The Ritual
Quillaby is named after the old English for "evening rest." This is the long version of why we made it — and what we hope it gives you back.
It started with a £20 mat off Amazon.
Our founder bought her first acupressure mat in 2022, after a long winter of desk work and the kind of low-grade tension that follows you into bed. She'd read about them on a wellness forum at one in the morning, expecting nothing.
It worked. Sort of. Her shoulders stopped feeling welded together. She slept deeper on the nights she used it. The 20-minute lie-down became a small, weird, reliable ritual at the end of long days.
But the mat itself was a problem. It was loud orange. It smelled of factory plastic for the first three weeks. The cover was polyester and couldn't be washed. The pillow had been sold separately for £30. And it lived shoved behind the wardrobe, because it didn't belong in any room of her London flat.
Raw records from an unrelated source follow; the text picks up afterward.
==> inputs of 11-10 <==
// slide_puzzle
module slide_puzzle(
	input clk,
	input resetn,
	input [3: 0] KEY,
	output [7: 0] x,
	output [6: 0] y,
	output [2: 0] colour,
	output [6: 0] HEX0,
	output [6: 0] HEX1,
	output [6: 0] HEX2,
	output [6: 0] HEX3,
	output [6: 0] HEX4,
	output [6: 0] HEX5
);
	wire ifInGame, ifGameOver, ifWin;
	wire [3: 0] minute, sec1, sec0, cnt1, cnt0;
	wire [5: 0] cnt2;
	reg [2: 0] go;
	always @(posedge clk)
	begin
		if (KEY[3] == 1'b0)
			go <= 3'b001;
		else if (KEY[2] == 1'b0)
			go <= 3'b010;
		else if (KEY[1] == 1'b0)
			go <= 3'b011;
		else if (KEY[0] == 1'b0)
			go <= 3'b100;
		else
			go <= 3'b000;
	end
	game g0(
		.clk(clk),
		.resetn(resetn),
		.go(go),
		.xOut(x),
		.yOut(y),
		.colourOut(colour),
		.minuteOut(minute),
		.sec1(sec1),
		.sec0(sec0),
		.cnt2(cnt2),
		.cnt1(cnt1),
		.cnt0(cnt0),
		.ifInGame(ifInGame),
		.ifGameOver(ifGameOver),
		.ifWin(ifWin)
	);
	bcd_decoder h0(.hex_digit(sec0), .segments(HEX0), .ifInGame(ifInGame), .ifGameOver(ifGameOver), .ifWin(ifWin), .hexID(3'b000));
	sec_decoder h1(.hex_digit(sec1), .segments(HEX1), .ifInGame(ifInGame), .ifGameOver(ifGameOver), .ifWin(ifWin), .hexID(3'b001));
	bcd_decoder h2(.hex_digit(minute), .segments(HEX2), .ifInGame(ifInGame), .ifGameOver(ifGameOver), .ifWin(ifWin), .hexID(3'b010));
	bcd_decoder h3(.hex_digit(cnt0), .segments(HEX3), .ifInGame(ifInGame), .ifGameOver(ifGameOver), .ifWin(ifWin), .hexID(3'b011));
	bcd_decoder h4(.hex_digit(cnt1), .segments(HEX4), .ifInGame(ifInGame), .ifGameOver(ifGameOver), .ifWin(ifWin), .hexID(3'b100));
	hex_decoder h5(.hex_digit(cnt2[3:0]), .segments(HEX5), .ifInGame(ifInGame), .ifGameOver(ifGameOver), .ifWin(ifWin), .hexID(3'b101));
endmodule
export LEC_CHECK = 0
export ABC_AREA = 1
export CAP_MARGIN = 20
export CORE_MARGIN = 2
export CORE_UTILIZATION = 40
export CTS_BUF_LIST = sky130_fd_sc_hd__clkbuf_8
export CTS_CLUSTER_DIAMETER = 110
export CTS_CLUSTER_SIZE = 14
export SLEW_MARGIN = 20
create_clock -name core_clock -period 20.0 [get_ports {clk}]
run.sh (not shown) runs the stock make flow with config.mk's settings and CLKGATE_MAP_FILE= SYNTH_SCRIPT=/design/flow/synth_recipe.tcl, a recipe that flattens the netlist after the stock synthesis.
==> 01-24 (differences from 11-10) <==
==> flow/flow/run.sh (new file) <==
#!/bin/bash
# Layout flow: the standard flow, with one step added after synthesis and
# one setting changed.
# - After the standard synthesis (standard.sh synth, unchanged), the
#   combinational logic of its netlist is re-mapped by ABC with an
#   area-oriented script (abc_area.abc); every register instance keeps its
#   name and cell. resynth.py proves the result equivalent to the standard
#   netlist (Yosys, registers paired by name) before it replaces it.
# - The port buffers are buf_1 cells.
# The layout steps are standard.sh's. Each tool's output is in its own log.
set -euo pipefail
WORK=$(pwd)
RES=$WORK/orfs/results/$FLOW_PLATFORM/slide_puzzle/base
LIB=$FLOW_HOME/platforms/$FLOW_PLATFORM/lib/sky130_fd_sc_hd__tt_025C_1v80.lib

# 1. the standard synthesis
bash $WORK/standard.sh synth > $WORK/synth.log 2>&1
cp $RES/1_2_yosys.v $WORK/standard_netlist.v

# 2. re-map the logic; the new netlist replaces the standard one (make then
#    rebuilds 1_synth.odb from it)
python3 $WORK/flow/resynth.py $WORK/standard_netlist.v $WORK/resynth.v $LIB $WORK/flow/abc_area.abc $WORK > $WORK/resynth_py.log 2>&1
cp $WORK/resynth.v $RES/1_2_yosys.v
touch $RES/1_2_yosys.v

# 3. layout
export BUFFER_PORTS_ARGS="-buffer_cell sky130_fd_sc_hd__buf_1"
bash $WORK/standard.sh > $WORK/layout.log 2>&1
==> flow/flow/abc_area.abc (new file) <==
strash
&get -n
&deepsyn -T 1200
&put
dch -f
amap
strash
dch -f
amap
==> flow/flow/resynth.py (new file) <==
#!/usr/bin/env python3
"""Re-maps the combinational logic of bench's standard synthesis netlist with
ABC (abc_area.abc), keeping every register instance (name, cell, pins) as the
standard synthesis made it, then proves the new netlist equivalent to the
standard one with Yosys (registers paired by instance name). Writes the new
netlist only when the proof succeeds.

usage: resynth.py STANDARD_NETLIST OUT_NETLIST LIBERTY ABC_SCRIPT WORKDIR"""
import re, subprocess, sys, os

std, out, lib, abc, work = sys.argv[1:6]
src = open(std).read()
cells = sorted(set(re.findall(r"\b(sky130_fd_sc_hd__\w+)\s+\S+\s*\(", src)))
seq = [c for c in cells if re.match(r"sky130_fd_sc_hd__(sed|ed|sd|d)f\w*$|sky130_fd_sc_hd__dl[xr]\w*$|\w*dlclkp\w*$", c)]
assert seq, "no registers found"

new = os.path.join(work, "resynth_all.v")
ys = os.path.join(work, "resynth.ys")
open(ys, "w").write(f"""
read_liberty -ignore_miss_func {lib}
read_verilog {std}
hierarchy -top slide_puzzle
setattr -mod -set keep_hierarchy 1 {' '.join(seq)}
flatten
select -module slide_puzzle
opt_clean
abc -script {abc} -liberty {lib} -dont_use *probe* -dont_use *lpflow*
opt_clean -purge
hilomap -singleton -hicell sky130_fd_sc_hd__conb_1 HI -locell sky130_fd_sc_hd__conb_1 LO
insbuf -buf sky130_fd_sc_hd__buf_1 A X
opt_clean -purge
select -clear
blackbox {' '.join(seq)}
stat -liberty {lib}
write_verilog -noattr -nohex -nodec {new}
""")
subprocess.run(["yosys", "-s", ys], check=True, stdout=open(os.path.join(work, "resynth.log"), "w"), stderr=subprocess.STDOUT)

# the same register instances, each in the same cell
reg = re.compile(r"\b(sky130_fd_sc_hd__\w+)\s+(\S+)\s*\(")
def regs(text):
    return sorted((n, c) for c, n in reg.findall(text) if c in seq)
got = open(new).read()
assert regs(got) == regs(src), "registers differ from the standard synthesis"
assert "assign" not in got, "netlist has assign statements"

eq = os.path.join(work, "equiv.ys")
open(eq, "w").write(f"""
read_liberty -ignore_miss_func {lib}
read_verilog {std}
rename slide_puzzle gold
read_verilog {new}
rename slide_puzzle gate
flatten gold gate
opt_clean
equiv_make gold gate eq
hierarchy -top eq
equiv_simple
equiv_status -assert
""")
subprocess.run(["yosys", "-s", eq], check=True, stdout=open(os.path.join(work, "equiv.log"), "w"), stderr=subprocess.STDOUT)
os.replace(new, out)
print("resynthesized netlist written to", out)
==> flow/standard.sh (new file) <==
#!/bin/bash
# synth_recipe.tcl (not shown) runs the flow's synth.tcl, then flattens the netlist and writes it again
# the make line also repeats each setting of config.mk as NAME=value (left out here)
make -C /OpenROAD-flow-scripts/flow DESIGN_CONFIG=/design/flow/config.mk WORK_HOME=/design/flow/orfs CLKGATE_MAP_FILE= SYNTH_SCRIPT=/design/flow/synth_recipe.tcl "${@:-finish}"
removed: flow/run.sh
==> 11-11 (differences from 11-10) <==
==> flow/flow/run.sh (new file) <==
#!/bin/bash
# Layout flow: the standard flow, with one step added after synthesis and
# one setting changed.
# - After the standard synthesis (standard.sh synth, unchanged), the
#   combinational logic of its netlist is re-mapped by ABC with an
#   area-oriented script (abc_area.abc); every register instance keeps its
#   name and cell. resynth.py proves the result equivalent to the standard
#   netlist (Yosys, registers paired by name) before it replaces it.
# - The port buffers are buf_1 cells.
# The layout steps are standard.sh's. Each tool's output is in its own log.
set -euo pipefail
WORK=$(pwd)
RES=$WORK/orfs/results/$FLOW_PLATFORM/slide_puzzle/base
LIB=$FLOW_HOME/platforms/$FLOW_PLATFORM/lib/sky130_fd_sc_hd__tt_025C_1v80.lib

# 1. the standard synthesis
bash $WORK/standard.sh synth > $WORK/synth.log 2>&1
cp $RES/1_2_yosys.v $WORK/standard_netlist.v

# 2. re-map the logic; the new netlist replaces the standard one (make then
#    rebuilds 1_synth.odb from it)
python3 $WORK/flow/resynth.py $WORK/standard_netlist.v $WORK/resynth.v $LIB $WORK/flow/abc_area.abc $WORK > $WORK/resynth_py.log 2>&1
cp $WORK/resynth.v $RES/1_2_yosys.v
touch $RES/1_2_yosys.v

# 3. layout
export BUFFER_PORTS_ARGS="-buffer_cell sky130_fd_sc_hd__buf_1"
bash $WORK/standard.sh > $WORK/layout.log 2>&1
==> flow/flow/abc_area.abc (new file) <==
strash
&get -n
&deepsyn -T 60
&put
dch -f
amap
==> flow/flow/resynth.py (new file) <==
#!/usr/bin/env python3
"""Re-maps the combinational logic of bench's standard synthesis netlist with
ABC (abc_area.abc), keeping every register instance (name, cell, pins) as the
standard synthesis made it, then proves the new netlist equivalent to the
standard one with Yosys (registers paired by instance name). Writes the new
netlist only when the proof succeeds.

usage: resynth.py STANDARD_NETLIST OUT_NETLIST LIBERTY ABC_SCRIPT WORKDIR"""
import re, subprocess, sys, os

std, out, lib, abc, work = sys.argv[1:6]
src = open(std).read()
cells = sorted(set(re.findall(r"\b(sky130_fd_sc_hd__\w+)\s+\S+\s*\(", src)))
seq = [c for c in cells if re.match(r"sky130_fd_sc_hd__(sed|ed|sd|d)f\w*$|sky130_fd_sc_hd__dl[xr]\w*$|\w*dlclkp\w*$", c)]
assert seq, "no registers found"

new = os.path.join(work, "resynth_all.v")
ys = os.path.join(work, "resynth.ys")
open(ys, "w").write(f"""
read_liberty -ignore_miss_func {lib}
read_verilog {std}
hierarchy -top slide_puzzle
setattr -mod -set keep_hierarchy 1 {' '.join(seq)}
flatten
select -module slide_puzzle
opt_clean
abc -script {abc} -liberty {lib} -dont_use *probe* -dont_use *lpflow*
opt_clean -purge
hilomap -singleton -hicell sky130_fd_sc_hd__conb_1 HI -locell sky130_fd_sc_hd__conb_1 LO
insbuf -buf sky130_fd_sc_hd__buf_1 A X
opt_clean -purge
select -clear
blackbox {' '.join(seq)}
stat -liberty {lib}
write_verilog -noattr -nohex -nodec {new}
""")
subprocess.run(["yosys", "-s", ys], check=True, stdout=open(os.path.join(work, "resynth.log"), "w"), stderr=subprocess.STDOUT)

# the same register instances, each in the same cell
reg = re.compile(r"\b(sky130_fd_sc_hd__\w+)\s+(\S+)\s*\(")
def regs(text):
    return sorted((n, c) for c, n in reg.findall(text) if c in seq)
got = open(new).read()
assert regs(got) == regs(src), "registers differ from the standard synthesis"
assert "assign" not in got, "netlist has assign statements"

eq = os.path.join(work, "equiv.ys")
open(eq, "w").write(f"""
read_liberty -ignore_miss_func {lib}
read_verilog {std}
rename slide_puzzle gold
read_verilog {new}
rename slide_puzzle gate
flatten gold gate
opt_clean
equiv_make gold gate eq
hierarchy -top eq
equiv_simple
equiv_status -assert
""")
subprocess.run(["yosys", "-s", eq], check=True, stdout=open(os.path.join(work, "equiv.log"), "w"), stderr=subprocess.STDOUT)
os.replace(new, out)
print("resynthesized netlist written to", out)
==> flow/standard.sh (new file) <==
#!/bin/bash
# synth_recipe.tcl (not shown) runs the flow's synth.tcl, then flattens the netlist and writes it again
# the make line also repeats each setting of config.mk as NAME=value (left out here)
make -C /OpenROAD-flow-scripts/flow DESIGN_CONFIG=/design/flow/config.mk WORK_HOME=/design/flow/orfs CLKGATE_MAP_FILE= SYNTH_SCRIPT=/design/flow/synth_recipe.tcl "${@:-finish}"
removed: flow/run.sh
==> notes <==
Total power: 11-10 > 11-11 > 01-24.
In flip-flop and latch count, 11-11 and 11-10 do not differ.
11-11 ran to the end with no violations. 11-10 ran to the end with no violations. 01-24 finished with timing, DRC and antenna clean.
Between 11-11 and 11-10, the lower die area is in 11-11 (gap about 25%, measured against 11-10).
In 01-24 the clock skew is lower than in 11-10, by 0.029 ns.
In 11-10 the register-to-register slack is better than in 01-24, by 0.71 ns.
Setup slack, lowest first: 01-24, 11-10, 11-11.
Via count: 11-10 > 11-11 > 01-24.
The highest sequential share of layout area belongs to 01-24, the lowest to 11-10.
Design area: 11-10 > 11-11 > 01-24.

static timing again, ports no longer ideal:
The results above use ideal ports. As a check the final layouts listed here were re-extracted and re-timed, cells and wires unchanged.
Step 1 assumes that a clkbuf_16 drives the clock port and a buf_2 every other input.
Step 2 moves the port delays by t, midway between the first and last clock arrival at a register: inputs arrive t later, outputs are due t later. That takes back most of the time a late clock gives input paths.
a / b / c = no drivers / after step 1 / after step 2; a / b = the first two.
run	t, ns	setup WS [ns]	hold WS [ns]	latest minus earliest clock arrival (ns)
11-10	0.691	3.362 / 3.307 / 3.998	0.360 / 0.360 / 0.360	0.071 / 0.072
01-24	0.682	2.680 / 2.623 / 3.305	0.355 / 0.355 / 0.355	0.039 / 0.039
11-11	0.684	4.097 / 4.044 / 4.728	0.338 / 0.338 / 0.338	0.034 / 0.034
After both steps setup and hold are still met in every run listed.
So she made the one she'd actually leave out.
What we kept. What we changed.
Acupressure has been practised for thousands of years. The pattern, the spike count, the ritual of stillness — these aren't things that needed improving. What needed improving was everything around them: the materials, the colour palette, the price, and the way the whole thing sits in the room you actually live in.
The mat
Full-size at 66 × 40 cm. 6,210 food-grade ABS plastic spikes in the traditional pattern. A 100% cotton cover that unzips for machine washing at 30°C. Plant-based foam filling — denser than the cheap mats, softer than the firmest. Hand-finished seams and reinforced edges.
The pillow
Curved to meet the neck where most of us hold the day. Same materials, same spike density. Use it solo for the neck and shoulders — or stack it under the mat if you want extra height for the upper back. Most repeat customers tell us they prefer the pillow to the mat.
The bag
Made from the same cotton as the cover. Holds the mat, the pillow, and a small towel if you like a layer between you and the points. Loops onto a bike handle, fits in an overhead locker, lives behind the sofa. The difference between a mat you use and a mat you forget.
What the twenty minutes actually feels like.
Nearly everyone tells the same story, in the same order.
The first thirty seconds are sharp. The body's first response is to flinch — jaw tightens, breath rises in the chest, some part of your brain insists this is a mistake. Stay there. It passes.
By minute one, the warmth. The sharpness softens. Heat blooms across the part of you pressed against the points. That's circulation flooding the area — the bit you came for.
Around minute five, the drop. Breathing slows on its own. You notice your shoulders had migrated up towards your ears, and now they're back where they belong. Your jaw unclenches. The day starts to thin.
By minute fifteen, you stop noticing the mat. The points have disappeared underneath you. What's left is something close to heavy — the kind of stillness you usually only get after a hot bath.
At twenty, you get up lighter. The skin on your back is pink — that's circulation, not damage. Your shoulders are looser than they've been in weeks. You feel slightly drowsy. The day is finally over.
The hidden mechanism nobody talks about.
Here's the bit no other brand will tell you: the reason the mat works isn't only the spikes.
It's that you physically can't pick up your phone. You can't doom-scroll while lying on a thousand-point pressure surface. You can't open Instagram. You can't refresh email. For twenty minutes, the only thing you can do is lie still and let your body finish processing the day.
For a lot of customers, that's the actual product. The mat is the excuse — the ritual that finally makes them put the phone down. Modern life broke the off-switch. This is, in the smallest possible way, the off-switch.
What we promise.
Free UK delivery on every order — tracked, 2–4 working days. Order before 1pm Monday–Friday and we'll dispatch the same day.
Thirty nights to fall for it. Lie on it for thirty evenings. If it's not for you, send it back — we cover return postage and refund every penny, even if you've used it every single night.
A real person at the other end of every email. The same small team that designed it answers the inbox. No bots, no offshore call centre.
Who shouldn't use it.
Quillaby is not a medical device. We're a mat designed to help you wind down — we're not licensed to treat anything. If you're pregnant, taking blood thinners, have a heart condition, a skin condition, or any other medical concern, please speak to your GP before using an acupressure mat. Use is not recommended for children under 12.
Lie down. Breathe out. We'll take it from here.